[Excerpts from a dataset]
==> config.mk <==
export PLATFORM = sky130hd
export DESIGN_NAME = ntt8_stage_scheduler_flat
export DESIGN_NICKNAME = d
export VERILOG_FILES = /design/src/rtl/ntt8_stage_scheduler_if.sv /design/src/rtl/ntt8_stage_scheduler.sv /design/src/flat_wrapper.sv
export SDC_FILE = /design/constraint.sdc
export NUM_CORES = 1
export LEC_CHECK = 0
export BUFFER_PORTS_ARGS = -buffer_cell sky130_fd_sc_hd__buf_2
export CAP_MARGIN = 20
export CORE_MARGIN = 5
export CORE_UTILIZATION = 47
export DETAILED_ROUTE_END_ITERATION = 10
export GPL_TIMING_DRIVEN = 1
export PLACE_DENSITY_LB_ADDON = 0.15
export SKIP_CTS_REPAIR_TIMING = 1
export SLEW_MARGIN = 40
export SYNTH_ARGS = -nofsm -noshare
export SYNTH_HDL_FRONTEND = slang
export SYNTH_SLANG_ARGS = --single-unit
==> constraint.sdc <==
create_clock -name clock -period 2.55 [get_ports clock]
set_input_delay 0.51 -clock clock [delete_from_list [all_inputs] [get_ports clock]]
set_output_delay 0.51 -clock clock [all_outputs]
set_load 0.02 [all_outputs]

ACTIVITY: Produce an exact transcription of the lines from the one containing "export SYNTH_HDL_FRONTEND = slang" through the end of the records, both included, and no other lines.

REPLY:
export SYNTH_HDL_FRONTEND = slang
export SYNTH_SLANG_ARGS = --single-unit
==> constraint.sdc <==
create_clock -name clock -period 2.55 [get_ports clock]
set_input_delay 0.51 -clock clock [delete_from_list [all_inputs] [get_ports clock]]
set_output_delay 0.51 -clock clock [all_outputs]
set_load 0.02 [all_outputs]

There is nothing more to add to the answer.